Exercise prompt:
Would you please return the lines of the entries below starting at the line that has "cell class | count | area (µm²) | area share" and ending at the line that has "met2: 0.524 / 0.46", both included, exactly as they are?

[Stored items]
******

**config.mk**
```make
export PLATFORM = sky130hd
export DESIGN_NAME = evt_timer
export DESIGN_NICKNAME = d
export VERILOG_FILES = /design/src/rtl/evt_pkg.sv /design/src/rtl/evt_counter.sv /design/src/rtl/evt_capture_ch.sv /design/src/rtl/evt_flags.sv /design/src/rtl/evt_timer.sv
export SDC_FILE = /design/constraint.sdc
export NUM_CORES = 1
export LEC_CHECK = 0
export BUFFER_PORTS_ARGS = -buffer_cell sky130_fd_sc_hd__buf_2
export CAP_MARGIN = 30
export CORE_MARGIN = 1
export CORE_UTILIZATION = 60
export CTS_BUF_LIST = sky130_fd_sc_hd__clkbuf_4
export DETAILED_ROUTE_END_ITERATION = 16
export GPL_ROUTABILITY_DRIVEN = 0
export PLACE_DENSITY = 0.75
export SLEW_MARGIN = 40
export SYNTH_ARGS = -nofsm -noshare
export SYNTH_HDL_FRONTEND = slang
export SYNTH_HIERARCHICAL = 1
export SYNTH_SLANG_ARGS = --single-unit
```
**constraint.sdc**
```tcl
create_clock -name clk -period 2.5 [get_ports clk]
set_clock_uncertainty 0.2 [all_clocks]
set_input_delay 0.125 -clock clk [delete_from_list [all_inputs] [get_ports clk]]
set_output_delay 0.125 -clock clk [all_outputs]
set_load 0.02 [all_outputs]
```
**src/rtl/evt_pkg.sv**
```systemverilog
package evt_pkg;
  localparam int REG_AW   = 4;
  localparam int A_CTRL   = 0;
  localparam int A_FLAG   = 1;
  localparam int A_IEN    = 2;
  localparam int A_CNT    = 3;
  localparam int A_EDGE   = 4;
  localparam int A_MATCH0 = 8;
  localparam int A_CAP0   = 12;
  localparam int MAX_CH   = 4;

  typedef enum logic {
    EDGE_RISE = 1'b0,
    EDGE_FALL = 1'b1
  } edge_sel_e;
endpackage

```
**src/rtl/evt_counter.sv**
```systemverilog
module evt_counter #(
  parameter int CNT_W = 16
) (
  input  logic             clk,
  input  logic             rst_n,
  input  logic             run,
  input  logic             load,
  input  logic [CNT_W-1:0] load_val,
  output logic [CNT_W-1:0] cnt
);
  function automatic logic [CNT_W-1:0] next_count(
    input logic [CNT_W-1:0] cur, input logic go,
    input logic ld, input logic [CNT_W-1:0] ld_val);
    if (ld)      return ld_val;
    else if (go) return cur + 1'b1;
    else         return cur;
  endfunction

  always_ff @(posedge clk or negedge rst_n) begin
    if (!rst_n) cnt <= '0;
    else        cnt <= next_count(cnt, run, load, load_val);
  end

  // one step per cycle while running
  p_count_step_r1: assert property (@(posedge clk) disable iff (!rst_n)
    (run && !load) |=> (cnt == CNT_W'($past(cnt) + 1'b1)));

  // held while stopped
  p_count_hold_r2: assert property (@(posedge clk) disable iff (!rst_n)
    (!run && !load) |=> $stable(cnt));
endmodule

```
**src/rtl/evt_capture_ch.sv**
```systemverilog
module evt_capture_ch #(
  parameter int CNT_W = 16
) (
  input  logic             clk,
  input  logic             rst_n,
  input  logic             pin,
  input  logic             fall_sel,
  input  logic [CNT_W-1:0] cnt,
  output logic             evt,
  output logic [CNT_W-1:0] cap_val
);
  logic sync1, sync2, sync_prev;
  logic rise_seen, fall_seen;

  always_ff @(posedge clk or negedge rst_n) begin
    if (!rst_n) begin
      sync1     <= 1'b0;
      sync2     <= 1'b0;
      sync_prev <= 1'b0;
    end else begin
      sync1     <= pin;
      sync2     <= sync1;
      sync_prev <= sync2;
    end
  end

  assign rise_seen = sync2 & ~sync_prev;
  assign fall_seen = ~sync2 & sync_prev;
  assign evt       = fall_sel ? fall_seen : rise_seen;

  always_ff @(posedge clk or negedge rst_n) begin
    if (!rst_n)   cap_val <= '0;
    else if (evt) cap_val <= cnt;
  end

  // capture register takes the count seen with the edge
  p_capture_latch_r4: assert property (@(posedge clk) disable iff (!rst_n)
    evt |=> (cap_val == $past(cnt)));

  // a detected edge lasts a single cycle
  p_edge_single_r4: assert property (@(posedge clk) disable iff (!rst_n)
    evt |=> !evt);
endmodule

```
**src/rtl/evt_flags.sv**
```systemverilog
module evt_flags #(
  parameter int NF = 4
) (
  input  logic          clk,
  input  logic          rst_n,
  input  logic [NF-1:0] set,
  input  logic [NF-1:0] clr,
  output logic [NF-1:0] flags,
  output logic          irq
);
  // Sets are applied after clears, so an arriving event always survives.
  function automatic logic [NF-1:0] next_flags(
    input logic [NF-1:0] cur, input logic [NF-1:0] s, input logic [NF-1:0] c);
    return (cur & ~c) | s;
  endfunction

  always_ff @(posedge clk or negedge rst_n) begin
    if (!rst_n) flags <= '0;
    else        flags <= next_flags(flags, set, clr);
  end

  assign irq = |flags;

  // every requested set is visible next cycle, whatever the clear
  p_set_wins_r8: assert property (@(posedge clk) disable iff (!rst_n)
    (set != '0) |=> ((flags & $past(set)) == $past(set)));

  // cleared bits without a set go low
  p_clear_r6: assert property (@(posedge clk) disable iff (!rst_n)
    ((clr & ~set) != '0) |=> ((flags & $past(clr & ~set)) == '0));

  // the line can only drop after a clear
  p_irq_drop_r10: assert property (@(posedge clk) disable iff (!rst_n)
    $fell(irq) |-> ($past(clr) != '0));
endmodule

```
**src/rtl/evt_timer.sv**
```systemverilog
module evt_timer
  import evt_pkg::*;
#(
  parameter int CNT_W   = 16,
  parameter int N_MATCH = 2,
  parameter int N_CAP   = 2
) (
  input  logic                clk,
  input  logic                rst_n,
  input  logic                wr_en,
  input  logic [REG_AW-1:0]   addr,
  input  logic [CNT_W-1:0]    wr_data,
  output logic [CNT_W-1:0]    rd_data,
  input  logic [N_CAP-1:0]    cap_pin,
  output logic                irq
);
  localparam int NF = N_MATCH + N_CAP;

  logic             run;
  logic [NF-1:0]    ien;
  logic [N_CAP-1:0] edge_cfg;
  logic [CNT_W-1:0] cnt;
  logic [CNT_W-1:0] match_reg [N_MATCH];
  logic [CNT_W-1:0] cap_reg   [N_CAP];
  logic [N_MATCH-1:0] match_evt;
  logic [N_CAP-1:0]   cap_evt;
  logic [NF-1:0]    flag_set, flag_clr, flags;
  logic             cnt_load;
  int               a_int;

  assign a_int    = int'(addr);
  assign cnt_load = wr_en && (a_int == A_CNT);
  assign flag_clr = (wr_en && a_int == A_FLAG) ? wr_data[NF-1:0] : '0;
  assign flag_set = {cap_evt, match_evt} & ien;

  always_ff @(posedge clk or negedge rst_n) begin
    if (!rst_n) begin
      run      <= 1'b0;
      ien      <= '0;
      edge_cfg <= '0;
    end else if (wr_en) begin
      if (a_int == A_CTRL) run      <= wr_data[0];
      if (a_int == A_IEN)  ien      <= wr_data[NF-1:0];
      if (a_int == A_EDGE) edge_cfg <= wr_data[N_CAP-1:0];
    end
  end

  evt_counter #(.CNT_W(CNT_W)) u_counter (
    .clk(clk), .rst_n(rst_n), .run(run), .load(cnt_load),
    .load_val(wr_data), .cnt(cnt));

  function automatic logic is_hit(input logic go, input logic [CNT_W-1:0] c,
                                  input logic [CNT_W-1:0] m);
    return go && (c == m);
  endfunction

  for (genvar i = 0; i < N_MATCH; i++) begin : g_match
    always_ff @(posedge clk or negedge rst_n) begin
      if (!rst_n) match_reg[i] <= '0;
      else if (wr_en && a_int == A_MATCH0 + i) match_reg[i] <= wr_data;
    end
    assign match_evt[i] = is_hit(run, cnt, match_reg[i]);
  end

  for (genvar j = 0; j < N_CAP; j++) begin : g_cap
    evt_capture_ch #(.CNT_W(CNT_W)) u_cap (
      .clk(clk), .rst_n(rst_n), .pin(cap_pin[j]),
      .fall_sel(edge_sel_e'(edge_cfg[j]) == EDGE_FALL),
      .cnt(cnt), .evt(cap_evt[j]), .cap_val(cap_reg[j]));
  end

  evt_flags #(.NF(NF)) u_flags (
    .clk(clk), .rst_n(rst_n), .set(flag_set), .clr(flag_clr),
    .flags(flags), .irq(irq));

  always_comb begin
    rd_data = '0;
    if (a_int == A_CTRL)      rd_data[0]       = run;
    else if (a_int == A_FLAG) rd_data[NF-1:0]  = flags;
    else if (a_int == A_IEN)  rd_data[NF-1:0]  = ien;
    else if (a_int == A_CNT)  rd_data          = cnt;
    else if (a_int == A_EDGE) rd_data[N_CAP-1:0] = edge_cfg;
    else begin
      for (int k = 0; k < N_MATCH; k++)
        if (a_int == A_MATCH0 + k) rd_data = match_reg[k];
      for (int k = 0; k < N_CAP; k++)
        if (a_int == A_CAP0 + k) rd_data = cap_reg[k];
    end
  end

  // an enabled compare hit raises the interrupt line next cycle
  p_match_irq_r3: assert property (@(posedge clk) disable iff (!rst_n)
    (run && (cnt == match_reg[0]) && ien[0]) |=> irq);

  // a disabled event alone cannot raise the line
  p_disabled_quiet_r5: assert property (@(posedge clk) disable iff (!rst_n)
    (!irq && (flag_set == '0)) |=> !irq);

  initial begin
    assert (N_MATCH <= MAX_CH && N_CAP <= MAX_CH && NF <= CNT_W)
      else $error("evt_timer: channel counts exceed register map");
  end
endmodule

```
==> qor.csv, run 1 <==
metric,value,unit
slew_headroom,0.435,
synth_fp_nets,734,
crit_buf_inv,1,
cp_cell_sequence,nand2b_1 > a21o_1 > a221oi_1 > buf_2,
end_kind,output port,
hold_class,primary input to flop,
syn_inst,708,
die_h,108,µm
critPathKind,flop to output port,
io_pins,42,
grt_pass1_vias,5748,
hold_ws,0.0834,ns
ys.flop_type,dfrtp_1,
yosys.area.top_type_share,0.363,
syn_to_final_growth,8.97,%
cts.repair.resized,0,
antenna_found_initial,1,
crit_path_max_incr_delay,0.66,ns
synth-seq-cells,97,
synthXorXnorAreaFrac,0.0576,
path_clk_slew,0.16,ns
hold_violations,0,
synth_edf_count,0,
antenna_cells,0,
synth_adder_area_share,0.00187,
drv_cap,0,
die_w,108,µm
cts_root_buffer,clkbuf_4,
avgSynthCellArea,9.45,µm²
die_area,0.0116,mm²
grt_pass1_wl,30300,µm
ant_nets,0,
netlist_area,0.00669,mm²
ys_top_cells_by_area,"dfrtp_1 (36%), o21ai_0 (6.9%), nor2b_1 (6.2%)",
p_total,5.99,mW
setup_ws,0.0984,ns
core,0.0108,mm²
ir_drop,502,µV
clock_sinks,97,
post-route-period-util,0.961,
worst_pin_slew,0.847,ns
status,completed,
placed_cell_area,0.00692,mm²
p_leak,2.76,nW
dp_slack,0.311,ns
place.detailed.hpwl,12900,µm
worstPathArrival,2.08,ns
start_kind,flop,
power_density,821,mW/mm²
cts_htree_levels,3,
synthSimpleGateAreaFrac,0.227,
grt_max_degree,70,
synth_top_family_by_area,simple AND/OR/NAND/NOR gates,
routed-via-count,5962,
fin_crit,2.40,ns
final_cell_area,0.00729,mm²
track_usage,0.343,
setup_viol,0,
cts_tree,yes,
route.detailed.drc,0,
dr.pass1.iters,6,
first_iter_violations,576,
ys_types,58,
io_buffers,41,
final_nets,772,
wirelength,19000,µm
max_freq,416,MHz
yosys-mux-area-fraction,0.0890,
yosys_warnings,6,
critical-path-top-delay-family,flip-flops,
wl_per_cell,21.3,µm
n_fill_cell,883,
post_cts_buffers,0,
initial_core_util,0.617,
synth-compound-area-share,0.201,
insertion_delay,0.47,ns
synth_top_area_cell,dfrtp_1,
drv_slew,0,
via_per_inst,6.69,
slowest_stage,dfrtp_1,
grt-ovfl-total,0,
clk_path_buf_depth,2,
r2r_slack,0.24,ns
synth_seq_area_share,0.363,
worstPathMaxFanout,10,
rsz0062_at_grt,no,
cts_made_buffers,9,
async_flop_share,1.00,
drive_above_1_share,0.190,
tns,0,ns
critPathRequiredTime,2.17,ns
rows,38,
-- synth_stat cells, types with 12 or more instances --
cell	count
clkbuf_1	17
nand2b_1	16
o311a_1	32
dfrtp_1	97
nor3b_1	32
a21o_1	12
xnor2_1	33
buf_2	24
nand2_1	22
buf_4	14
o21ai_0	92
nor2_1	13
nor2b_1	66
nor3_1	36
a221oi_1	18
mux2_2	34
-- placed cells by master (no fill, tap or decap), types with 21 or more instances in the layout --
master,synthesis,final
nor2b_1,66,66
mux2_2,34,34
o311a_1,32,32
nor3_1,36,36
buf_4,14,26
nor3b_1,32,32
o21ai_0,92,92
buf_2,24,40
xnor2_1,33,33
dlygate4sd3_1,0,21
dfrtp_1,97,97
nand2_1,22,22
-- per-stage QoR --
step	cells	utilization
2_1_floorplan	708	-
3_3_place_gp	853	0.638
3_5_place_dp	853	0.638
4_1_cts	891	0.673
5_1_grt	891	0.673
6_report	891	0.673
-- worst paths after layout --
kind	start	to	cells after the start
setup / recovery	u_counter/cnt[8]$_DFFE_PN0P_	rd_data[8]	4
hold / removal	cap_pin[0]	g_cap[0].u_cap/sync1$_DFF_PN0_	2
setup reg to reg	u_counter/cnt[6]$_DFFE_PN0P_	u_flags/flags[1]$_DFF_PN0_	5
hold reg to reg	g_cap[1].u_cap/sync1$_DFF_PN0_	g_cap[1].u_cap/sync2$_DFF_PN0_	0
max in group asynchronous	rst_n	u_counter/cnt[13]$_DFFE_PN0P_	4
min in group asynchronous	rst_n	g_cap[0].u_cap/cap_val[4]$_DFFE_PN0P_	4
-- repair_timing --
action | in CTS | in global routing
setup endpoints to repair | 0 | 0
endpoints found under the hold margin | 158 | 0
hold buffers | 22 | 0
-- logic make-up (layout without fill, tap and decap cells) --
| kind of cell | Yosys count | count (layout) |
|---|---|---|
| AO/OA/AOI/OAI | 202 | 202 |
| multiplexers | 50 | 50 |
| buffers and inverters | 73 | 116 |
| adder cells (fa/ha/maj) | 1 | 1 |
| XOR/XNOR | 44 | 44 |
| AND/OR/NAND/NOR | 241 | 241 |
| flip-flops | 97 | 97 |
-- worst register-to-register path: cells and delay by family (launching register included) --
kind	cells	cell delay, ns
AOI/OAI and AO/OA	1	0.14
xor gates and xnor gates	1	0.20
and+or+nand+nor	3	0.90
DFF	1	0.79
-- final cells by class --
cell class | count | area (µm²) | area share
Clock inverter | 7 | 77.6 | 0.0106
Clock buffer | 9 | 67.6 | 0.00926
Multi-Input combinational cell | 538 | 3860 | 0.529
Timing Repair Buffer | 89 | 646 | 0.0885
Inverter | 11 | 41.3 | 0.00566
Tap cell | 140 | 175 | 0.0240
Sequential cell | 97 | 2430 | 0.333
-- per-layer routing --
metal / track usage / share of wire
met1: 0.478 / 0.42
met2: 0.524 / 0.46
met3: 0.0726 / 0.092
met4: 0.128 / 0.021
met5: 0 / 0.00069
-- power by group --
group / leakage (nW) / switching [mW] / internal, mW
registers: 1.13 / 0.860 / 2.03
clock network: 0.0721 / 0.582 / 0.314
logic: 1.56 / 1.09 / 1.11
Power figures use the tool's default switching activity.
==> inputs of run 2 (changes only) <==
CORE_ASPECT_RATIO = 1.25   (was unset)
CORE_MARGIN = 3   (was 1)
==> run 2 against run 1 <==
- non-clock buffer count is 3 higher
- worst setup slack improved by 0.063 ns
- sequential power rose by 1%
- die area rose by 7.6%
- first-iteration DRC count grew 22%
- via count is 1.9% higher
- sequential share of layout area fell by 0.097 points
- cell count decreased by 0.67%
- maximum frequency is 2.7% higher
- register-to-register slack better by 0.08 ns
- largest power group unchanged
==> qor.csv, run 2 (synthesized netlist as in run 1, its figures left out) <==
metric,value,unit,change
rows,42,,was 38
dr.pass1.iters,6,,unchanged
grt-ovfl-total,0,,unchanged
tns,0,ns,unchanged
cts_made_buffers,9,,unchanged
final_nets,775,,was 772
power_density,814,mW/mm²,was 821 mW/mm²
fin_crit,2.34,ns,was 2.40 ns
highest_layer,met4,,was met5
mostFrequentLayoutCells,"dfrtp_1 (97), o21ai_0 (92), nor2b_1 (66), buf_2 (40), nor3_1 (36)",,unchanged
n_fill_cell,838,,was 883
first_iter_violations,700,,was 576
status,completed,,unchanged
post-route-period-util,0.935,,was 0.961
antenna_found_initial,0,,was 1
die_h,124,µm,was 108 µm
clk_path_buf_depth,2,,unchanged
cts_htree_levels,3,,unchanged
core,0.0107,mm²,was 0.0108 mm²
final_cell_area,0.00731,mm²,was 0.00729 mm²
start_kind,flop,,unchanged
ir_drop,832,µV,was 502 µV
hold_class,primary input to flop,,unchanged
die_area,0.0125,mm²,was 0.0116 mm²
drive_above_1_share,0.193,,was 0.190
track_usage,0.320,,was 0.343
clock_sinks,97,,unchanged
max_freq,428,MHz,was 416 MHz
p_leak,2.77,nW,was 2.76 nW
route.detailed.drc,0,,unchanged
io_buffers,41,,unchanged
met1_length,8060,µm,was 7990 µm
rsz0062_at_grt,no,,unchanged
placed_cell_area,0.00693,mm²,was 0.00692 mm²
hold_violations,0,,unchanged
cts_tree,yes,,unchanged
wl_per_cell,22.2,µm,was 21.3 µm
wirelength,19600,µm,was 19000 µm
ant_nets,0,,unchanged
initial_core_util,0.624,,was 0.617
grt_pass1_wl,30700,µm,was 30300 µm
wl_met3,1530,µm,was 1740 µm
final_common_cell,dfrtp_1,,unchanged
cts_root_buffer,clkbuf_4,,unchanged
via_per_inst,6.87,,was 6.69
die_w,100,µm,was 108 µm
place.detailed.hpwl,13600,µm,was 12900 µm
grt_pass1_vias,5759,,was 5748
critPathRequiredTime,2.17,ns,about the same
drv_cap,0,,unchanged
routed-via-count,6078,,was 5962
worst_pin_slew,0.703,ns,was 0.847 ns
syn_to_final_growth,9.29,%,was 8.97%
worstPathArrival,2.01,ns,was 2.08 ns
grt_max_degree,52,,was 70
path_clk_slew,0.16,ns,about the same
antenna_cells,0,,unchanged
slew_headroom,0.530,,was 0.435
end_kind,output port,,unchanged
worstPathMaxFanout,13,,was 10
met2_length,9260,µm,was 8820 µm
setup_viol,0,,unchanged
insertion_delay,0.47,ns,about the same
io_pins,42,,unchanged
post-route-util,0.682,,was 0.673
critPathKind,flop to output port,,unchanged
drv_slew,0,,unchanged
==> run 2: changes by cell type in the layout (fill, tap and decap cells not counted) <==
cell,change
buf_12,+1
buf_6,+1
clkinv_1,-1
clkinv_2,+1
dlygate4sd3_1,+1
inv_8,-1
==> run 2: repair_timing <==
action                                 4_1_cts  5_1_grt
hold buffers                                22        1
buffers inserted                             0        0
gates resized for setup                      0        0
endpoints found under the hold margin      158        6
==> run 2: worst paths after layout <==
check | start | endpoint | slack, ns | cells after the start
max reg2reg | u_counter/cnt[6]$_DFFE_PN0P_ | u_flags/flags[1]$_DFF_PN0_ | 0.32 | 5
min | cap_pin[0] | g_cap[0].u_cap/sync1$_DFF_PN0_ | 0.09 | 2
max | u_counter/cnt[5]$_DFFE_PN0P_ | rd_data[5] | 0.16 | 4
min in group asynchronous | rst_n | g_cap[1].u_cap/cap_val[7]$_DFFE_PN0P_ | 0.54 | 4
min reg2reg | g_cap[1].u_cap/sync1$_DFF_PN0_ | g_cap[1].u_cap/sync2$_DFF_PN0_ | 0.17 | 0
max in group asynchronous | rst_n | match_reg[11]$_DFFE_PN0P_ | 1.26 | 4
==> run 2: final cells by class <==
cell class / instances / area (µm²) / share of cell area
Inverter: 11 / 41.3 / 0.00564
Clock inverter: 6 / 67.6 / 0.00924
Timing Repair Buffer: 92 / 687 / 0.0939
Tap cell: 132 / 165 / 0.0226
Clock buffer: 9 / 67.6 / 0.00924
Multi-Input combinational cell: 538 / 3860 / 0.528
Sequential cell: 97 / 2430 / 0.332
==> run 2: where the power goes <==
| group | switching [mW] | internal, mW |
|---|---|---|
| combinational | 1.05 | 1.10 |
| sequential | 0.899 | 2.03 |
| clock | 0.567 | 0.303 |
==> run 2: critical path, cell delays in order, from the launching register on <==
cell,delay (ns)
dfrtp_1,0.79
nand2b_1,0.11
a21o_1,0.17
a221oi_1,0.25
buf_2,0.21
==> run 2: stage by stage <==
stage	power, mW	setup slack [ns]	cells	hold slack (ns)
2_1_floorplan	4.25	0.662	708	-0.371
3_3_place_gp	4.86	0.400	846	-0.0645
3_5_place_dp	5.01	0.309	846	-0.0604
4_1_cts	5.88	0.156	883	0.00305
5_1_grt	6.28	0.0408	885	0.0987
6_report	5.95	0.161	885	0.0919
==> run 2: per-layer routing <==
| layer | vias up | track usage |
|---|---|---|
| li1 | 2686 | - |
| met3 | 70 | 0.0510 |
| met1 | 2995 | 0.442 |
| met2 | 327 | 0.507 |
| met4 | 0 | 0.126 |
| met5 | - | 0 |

******

Result:
cell class | count | area (µm²) | area share
Clock inverter | 7 | 77.6 | 0.0106
Clock buffer | 9 | 67.6 | 0.00926
Multi-Input combinational cell | 538 | 3860 | 0.529
Timing Repair Buffer | 89 | 646 | 0.0885
Inverter | 11 | 41.3 | 0.00566
Tap cell | 140 | 175 | 0.0240
Sequential cell | 97 | 2430 | 0.333
-- per-layer routing --
metal / track usage / share of wire
met1: 0.478 / 0.42
met2: 0.524 / 0.46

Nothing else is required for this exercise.